REQUIREMENT |
When you reach the line containing "library cell,count,area (µm²)" in the entries below, start writing out each line exactly, and stop after the line containing "setup / recovery".

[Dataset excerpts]
────

--- src/rtl/serial_pattern_detector.sv ---
`default_nettype none
// ============================================================================
// Module   : serial_pattern_detector
// Purpose  : Shifts qualified serial bits into a WIDTH-bit window and flags
//            every occurrence of PATTERN with a one-cycle registered pulse.
//            Each hit also bumps a saturating hit counter. A fill guard
//            suppresses hits until WIDTH real bits have been accepted since
//            reset or clear.
// Revision : 1.0 - initial release
// ----------------------------------------------------------------------------
// Ports:
//   clk          in   1      rising-edge clock
//   rst          in   1      asynchronous reset, active low
//   din          in   1      serial data bit (upstream flop Q)
//   din_valid    in   1      din is accepted on an edge only when high
//   clr          in   1      synchronous clear, active high
//   match        out  1      one-cycle pulse per detected pattern
//   match_count  out  CNT_W  saturating count of matches
//   window       out  WIDTH  shift window, newest bit in the LSB
//   filled       out  1      high once WIDTH bits have been accepted
// ============================================================================
module serial_pattern_detector #(
  parameter int               WIDTH   = 4,
  parameter logic [WIDTH-1:0] PATTERN = 4'b1011,
  parameter int               CNT_W   = 8
) (
  input  logic             clk,
  input  logic             rst,
  input  logic             din,
  input  logic             din_valid,
  input  logic             clr,
  output logic             match,
  output logic [CNT_W-1:0] match_count,
  output logic [WIDTH-1:0] window,
  output logic             filled
);

  // Fill counter only needs to reach WIDTH-1; the WIDTH-th bit moves the
  // state to RUN instead of incrementing.
  localparam int FC_W = (WIDTH > 2) ? $clog2(WIDTH) : 1;

  typedef enum logic {
    ST_FILL = 1'b0,
    ST_RUN  = 1'b1
  } state_t;

  state_t            state_q, state_d;
  logic [FC_W-1:0]   fill_cnt_q, fill_cnt_d;
  logic [WIDTH-1:0]  window_q, window_d;
  logic              match_q, match_d;
  logic [CNT_W-1:0]  match_count_q, match_count_d;

  logic [WIDTH-1:0]  shifted;
  logic              last_fill_bit;
  logic              guard_open;

  assign shifted       = {window_q[WIDTH-2:0], din};
  assign last_fill_bit = (state_q == ST_FILL) && (fill_cnt_q == FC_W'(WIDTH - 1));
  // A hit is allowed once running, or on the very bit that completes the fill.
  assign guard_open    = (state_q == ST_RUN) || last_fill_bit;

  always_comb begin
    state_d       = state_q;
    fill_cnt_d    = fill_cnt_q;
    window_d      = window_q;
    match_d       = 1'b0;
    match_count_d = match_count_q;

    if (clr) begin
      state_d       = ST_FILL;
      fill_cnt_d    = '0;
      window_d      = '0;
      match_count_d = '0;
    end else if (din_valid) begin
      window_d = shifted;

      if (state_q == ST_FILL) begin
        if (last_fill_bit) begin
          state_d = ST_RUN;
        end else begin
          fill_cnt_d = fill_cnt_q + 1'b1;
        end
      end

      if ((shifted == PATTERN) && guard_open) begin
        match_d = 1'b1;
        if (match_count_q != {CNT_W{1'b1}}) begin
          match_count_d = match_count_q + 1'b1;
        end
      end
    end
  end

  always_ff @(posedge clk or negedge rst) begin
    if (!rst) begin
      state_q       <= ST_FILL;
      fill_cnt_q    <= '0;
      window_q      <= '0;
      match_q       <= 1'b0;
      match_count_q <= '0;
    end else begin
      state_q       <= state_d;
      fill_cnt_q    <= fill_cnt_d;
      window_q      <= window_d;
      match_q       <= match_d;
      match_count_q <= match_count_d;
    end
  end

  assign match       = match_q;
  assign match_count = match_count_q;
  assign window      = window_q;
  assign filled      = (state_q == ST_RUN);

endmodule
`default_nettype wire

--- config.mk ---
export PLATFORM = sky130hd
export DESIGN_NAME = serial_pattern_detector
export DESIGN_NICKNAME = d
export VERILOG_FILES = /design/src/rtl/serial_pattern_detector.sv
export SDC_FILE = /design/constraint.sdc
export NUM_CORES = 1
export LEC_CHECK = 0
export ABC_AREA = 1
export CORE_MARGIN = 5
export CORE_UTILIZATION = 43
export DETAILED_ROUTE_END_ITERATION = 7
export GPL_TIMING_DRIVEN = 0
export PLACE_DENSITY_LB_ADDON = 0.2
export SLEW_MARGIN = 15
export SYNTH_ARGS = -nofsm -noshare
export SYNTH_HDL_FRONTEND = slang
export SYNTH_SLANG_ARGS = --single-unit
--- constraint.sdc ---
create_clock -name clk -period 1.1 [get_ports clk]
set_input_delay 0.165 -clock clk [delete_from_list [all_inputs] [get_ports clk]]
set_output_delay 0.165 -clock clk [all_outputs]
set_load 0.1 [all_outputs]
* Yosys cells after proc, flatten, opt, wreduce, memory -nomap -nowiden
Index checks and enable logic that the tools add are counted.
** Storage, ports and cells
- Register bits :: 16
- Latch bits :: 0
- Bits in writable memories :: 0
- Bits in read-only memories :: 0
- Input port bits :: 5
- Output and inout port bits :: 14
- Word-level logic and storage cells :: 38
- Memories :: 0
** Cells by class
- Add/subtract/negate cells :: 2
- Multipliers :: 0
- Div/mod/pow operators :: 0
- $lt $le $gt $ge :: 0
- Eq/ne operators :: 5
- Shift operators :: 0
- Multiplexer cells :: 17
- Bitwise gates (word level) :: 1
- Reductions and logical operators :: 8
** Operators with widths (count)
- two-way mux 8 bit :: 4
- adder 8 x 1 -> 8 bit (second input constant) :: 1
- two-way mux 2 bit :: 4
- two-way mux 4 bit :: 2
- != test 8 bit (second input constant) :: 1
- two-way mux 1 bit :: 7
- AND reduction 3 bit :: 2
- nonzero test 2 bit :: 3
- equality test 4 bit (second input constant) :: 1
- != test 2 bit (second input constant) :: 2
- adder 2 x 1 -> 2 bit (second input constant) :: 1
- equality test 2 bit (second input constant) :: 1
- logical AND 1 bit :: 2
- logical OR 1 bit :: 1
- NOT 1 bit :: 1

* Logic depth before layout (Yosys ltp)
Gate-level depths: netlist of the first run.
- Depth after elaboration :: 7
- Mapped depth :: 8
- Depth with buffers taken out :: 8

* Worst setup path before layout of the first run
OpenSTA, ideal clock, no wires.
- Kind :: register to register
- Start point :: register match_count_q[1] (netlist: match_count[1])
- End point :: register match_count_q[3] (netlist: match_count[3])
- Setup time :: 0.068 ns
- Arrival time :: 1.922 ns
- Required time :: 1.032 ns
- Setup slack :: -0.889 ns
- Cell stages (with the launch flop) :: 8
- Path buffers :: 0
- Clock period less this slack :: 1.989 ns
- Cell sequence :: dfrtp_1 -> ha_1 -> nand3_1 -> nor2_4 -> nor2_4 -> nor2_4 -> nand2_1 -> nand2_1
** Between the ends
- Cells in the longest elaborated chain, start to end :: 5
- Elaborated cells between the ends (all ways) :: 8
- Classes of those cells :: add/sub: 1; eq/ne: 1; mux: 4; reduce/logical: 2
** RTL lines
- start, declared :: RTL line 51 : logic [CNT_W-1:0] match_count_q, match_count_d;
- start signal, assigned :: RTL line 106 : match_count_q <= match_count_d;
- adder 8 x 1 -> 8 bit :: RTL line 88 : match_count_d = match_count_q + 1'b1;
- two-way mux 8 bit :: RTL line 87 : if (match_count_q != {CNT_W{1'b1}}) begin
- two-way mux 8 bit :: RTL line 85 : if ((shifted == PATTERN) && guard_open) begin
- two-way mux 8 bit :: RTL line 74 : end else if (din_valid) begin
- two-way mux 8 bit :: RTL line 69 : if (clr) begin
Several ways; a longest one is shown, not always the timed one. The select of a mux whose other input is x is not followed.
A chain may end at the register's enable or synchronous reset.

* Worst setup path after layout of the first run
- Start point :: register window_q[1] (netlist: window[1])
- End point :: register match_count_q[3] (netlist: match_count[3])
** Between the ends
- Cells in the longest elaborated chain, start to end :: 4
** RTL lines
- start, declared :: RTL line 49 : logic [WIDTH-1:0] window_q, window_d;
- start signal, assigned :: RTL line 104 : window_q <= window_d;
- equality test 4 bit :: RTL line 85
- logical AND 1 bit :: RTL line 85
- nonzero test 2 bit (no line)
- AND reduction 3 bit (no line)
Every way passes these cells.

==> impl_metrics.xml, run 1 <==
<?xml version="1.0" encoding="UTF-8"?>
<metrics>
  <group name="run_status">
    <metric name="status" unit="">finished with violations</metric>
    <metric name="failing_checks" unit="">negative setup slack</metric>
  </group>
  <group name="synth">
    <metric name="number_of_distinct_standard_cells_referenced_by_the_synthesized_netlist" unit="">23</metric>
    <metric name="syn_area" unit="µm²">845</metric>
    <metric name="syn_nets" unit="">109</metric>
    <metric name="syn-mean-instance-area" unit="µm²">8.28</metric>
    <metric name="yosys_warnings" unit="">0</metric>
    <metric name="synthesis.instances" unit="">102</metric>
    <metric name="synth.yosys.seq_area_share" unit="%">47.4</metric>
    <metric name="ys_seq_elements" unit="">16</metric>
  </group>
  <group name="route">
    <metric name="postRouteAntennaNets" unit="">0</metric>
    <metric name="postRouteWirelength" unit="µm">1840</metric>
    <metric name="drt_first_pass_iters" unit="">3</metric>
    <metric name="detail_route.iter0.violations" unit="">10</metric>
    <metric name="route.vias.total" unit="">768</metric>
    <metric name="wl_per_cell" unit="µm">11.6</metric>
    <metric name="detail_route.vias_per_cell" unit="">4.86</metric>
    <metric name="detailed_route_drc_error_count" unit="">0</metric>
  </group>
  <group name="floorplanning">
    <metric name="placement_rows" unit="">16</metric>
    <metric name="die_area" unit="µm²">2950</metric>
    <metric name="core-area" unit="µm²">1920</metric>
    <metric name="die_height" unit="µm">54.3</metric>
    <metric name="die_width" unit="µm">54.3</metric>
    <metric name="num_io_pins" unit="">19</metric>
    <metric name="start_util" unit="%">43.9</metric>
  </group>
  <group name="power_and_ir_drop">
    <metric name="ir_drop" unit="µV">727</metric>
    <metric name="sequentialPowerShare" unit="%">51.7</metric>
    <metric name="switching_fraction" unit="%">27.3</metric>
    <metric name="switchingPower" unit="mW">0.335</metric>
    <metric name="power.leakage" unit="nW">0.626</metric>
    <metric name="p_int" unit="mW">0.895</metric>
    <metric name="share_clk_of_total_power" unit="%">32.4</metric>
    <metric name="share_comb_of_total_power" unit="%">15.9</metric>
    <metric name="p_per_area" unit="nW/µm²">902</metric>
  </group>
  <group name="sta">
    <metric name="worstMarginPinSlew" unit="ps">700</metric>
    <metric name="final-hold-violation-count" unit="">0</metric>
    <metric name="finalSetupTns" unit="ps">-2840</metric>
    <metric name="postLayoutSetupSlackWorst" unit="ps">-269</metric>
    <metric name="setup_viol" unit="">22</metric>
    <metric name="slew_headroom" unit="%">53.2</metric>
    <metric name="finalClockSkew" unit="ps">6.99</metric>
    <metric name="period_utilisation_layout" unit="%">124</metric>
    <metric name="drv_slew" unit="">0</metric>
    <metric name="max_freq" unit="MHz">730</metric>
    <metric name="rsz0062_at_grt" unit="">true</metric>
    <metric name="final_period_minus_worst_setup_slack" unit="ps">1370</metric>
  </group>
  <group name="setup_path">
    <metric name="data_arrival_time_of_the_worst_path" unit="ps">1600</metric>
    <metric name="critPathMaxFanout" unit="">6</metric>
    <metric name="setup.worst_path.end_class" unit="">flip-flop</metric>
    <metric name="worstSetupStartpointType" unit="">flip-flop</metric>
    <metric name="req_time_crit_path" unit="ps">1330</metric>
    <metric name="timing.setup.critical_path_class" unit="">reg2reg</metric>
  </group>
  <group name="placement">
    <metric name="dp_cells" unit="">146</metric>
    <metric name="place_hpwl" unit="µm">1270</metric>
    <metric name="globalplace.congestion" unit="">0.866</metric>
    <metric name="buffer_ports.inserted" unit="">17</metric>
  </group>
  <group name="grt">
    <metric name="via_count_of_the_first_global_routing_pass" unit="">692</metric>
    <metric name="initial_antenna_violation_count" unit="">0</metric>
    <metric name="grt_first_pass_wirelength" unit="µm">2950</metric>
    <metric name="grt_start_max_net_pins" unit="">17</metric>
    <metric name="groute.usage.overall" unit="%">14.0</metric>
    <metric name="overflow" unit="">0</metric>
  </group>
  <group name="layout">
    <metric name="layout_commonest_cell" unit="">sky130_fd_sc_hd__nand2_1</metric>
    <metric name="flow.area_growth_from_synthesis" unit="%">61.5</metric>
    <metric name="drive_gt1_share" unit="%">45.0</metric>
    <metric name="design.final.nets" unit="">139</metric>
    <metric name="layout.cells.non_filler" unit="">158</metric>
    <metric name="antenna_cells" unit="">0</metric>
    <metric name="most-common-layout-cells" unit="">sky130_fd_sc_hd__nand2_1, sky130_fd_sc_hd__buf_12, sky130_fd_sc_hd__nand3_1, sky130_fd_sc_hd__dfrtp_4, sky130_fd_sc_hd__inv_1</metric>
  </group>
  <group name="clock_tree">
    <metric name="cts.htree.levels" unit="">1</metric>
    <metric name="clkSinkCount" unit="">16</metric>
    <metric name="clock_tree.buffer_depth" unit="">2</metric>
    <metric name="tritoncts.num_buffers" unit="">3</metric>
    <metric name="worst_skew_pair.late_latency" unit="ps">290</metric>
    <metric name="cts.clk_slew.worst_paths" unit="ps">100</metric>
    <metric name="root_buffer" unit="">sky130_fd_sc_hd__clkbuf_4</metric>
    <metric name="cts_tree" unit="">built</metric>
  </group>
  <group name="hold_path">
    <metric name="hold_path_class" unit="">in2reg</metric>
  </group>
  <group name="flow_run">
    <metric name="drv.max_cap_violation_count" unit="">0</metric>
  </group>
</metrics>
==> Yosys cell counts, drive strengths merged <==
library cell,count,area (µm²)
ha,2,25.0
inv,12,45.0
a21oi,1,5.00
o31ai,1,7.51
nand3,11,55.1
a21o,1,8.76
o21ai,4,20.0
nor2,14,77.6
nand4,1,6.26
dfrtp,16,400
a31oi,1,6.26
nand3b,1,7.51
xor2,1,8.76
o21a,1,7.51
o21bai,1,7.51
buf,1,15.0
o211ai,2,15.0
nand2,31,126
==> flip-flops by register name (all words and copies together) (netlist names) <==
signal       cells
match_count      8
window           4
filled           1
fill_cnt_q       2
match            1
==> logic make-up after synthesis <==
kind of cell             Yosys count  share of synthesized area, %
AND/OR/NAND/NOR                   58                          32.3
AO/OA/AOI/OAI                     12                          9.19
adder cells (fa/ha/maj)            2                          2.96
flip-flops                        16                          47.4
buffers and inverters             13                          7.11
XOR/XNOR                           1                          1.04
==> final cells by class <==
cell class	count	area, µm²
timing repair buffer	25	350
clock buffer	4	36.3
tap	27	33.8
inverter	12	45.0
buffer	1	15.0
fill	156	558
multi-input combinational	73	442
sequential	16	442
==> worst paths after layout <==
check | from | endpoint | slack, ps | cells past startpoint
setup / recovery | window[1]$_DFFE_PN0P_ | match_count[3]$_DFFE_PN0P_ | -270 | 8
hold / removal | clr | window[0]$_DFFE_PN0P_ | 40 | 2
max in group asynchronous | rst | match_count[6]$_DFFE_PN0P_ | 300 | 1
min in group asynchronous | rst | filled$_DFFE_PN0P_ | 280 | 1
hold reg to reg | window[3]$_DFFE_PN0P_ | window[3]$_DFFE_PN0P_ | 520 | 2
setup reg to reg | window[1]$_DFFE_PN0P_ | match_count[3]$_DFFE_PN0P_ | -270 | 8
==> per-stage QoR <==
stage	hold slack [ps]	utilization, %	cell area, µm²	total power, mW	worst slack, ps
2_1_floorplan	-131	-	908	0.739	-338
3_3_place_gp	358	57.9	1110	0.786	-638
3_5_place_dp	360	57.9	1110	0.796	-647
4_1_cts	43.1	65.4	1260	1.20	-217
5_1_grt	26.6	71.0	1360	1.30	-353
6_report	38.5	71.0	1360	1.23	-269
==> power by group through the flow <==
stage | logic (mW) | clock network [mW] | registers [mW]
3_5_place_dp | 0.158 | 0 | 0.638
3_3_place_gp | 0.150 | 0 | 0.636
6_report | 0.196 | 0.399 | 0.635
2_1_floorplan | 0.0637 | 0 | 0.675
4_1_cts | 0.168 | 0.404 | 0.628
5_1_grt | 0.218 | 0.441 | 0.638
==> metal layers <==
layer	global-route usage, %	routed length (µm)
met1	16.9	837
met5	0	0
met2	22.5	850
met4	7.47	44
met3	3.54	106
==> timing repair <==
item / 4_1_cts / 5_1_grt
endpoints found under the setup margin: 24 / 23
gates resized for setup: 113 / 20
pin swaps: 11 / 10
setup buffers: 3 / 5
hold buffers: 0 / 0
==> critical path, stage by stage (launching register included) <==
cell                       delay [ps]
sky130_fd_sc_hd__dfrtp_4          500
sky130_fd_sc_hd__inv_2             60
sky130_fd_sc_hd__nand2_1           60
sky130_fd_sc_hd__nor2_2           120
sky130_fd_sc_hd__nand2_2           90
sky130_fd_sc_hd__nor2_4           200
sky130_fd_sc_hd__buf_4            140
sky130_fd_sc_hd__nand3b_1          70
sky130_fd_sc_hd__nand2_1           70
No activity file was read; power rests on OpenSTA's default activity.
==> run 2, diff against run 1 <==
- GPL_ROUTABILITY_DRIVEN: default -> 0
- SLEW_MARGIN: 15 -> 20
==> results of run 2 <==
No change in the layout: final DEF, timing and power equal those of run 1.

────

SOLUTION TO THE PROBLEM |
library cell,count,area (µm²)
ha,2,25.0
inv,12,45.0
a21oi,1,5.00
o31ai,1,7.51
nand3,11,55.1
a21o,1,8.76
o21ai,4,20.0
nor2,14,77.6
nand4,1,6.26
dfrtp,16,400
a31oi,1,6.26
nand3b,1,7.51
xor2,1,8.76
o21a,1,7.51
o21bai,1,7.51
buf,1,15.0
o211ai,2,15.0
nand2,31,126
==> flip-flops by register name (all words and copies together) (netlist names) <==
signal       cells
match_count      8
window           4
filled           1
fill_cnt_q       2
match            1
==> logic make-up after synthesis <==
kind of cell             Yosys count  share of synthesized area, %
AND/OR/NAND/NOR                   58                          32.3
AO/OA/AOI/OAI                     12                          9.19
adder cells (fa/ha/maj)            2                          2.96
flip-flops                        16                          47.4
buffers and inverters             13                          7.11
XOR/XNOR                           1                          1.04
==> final cells by class <==
cell class	count	area, µm²
timing repair buffer	25	350
clock buffer	4	36.3
tap	27	33.8
inverter	12	45.0
buffer	1	15.0
fill	156	558
multi-input combinational	73	442
sequential	16	442
==> worst paths after layout <==
check | from | endpoint | slack, ps | cells past startpoint
setup / recovery | window[1]$_DFFE_PN0P_ | match_count[3]$_DFFE_PN0P_ | -270 | 8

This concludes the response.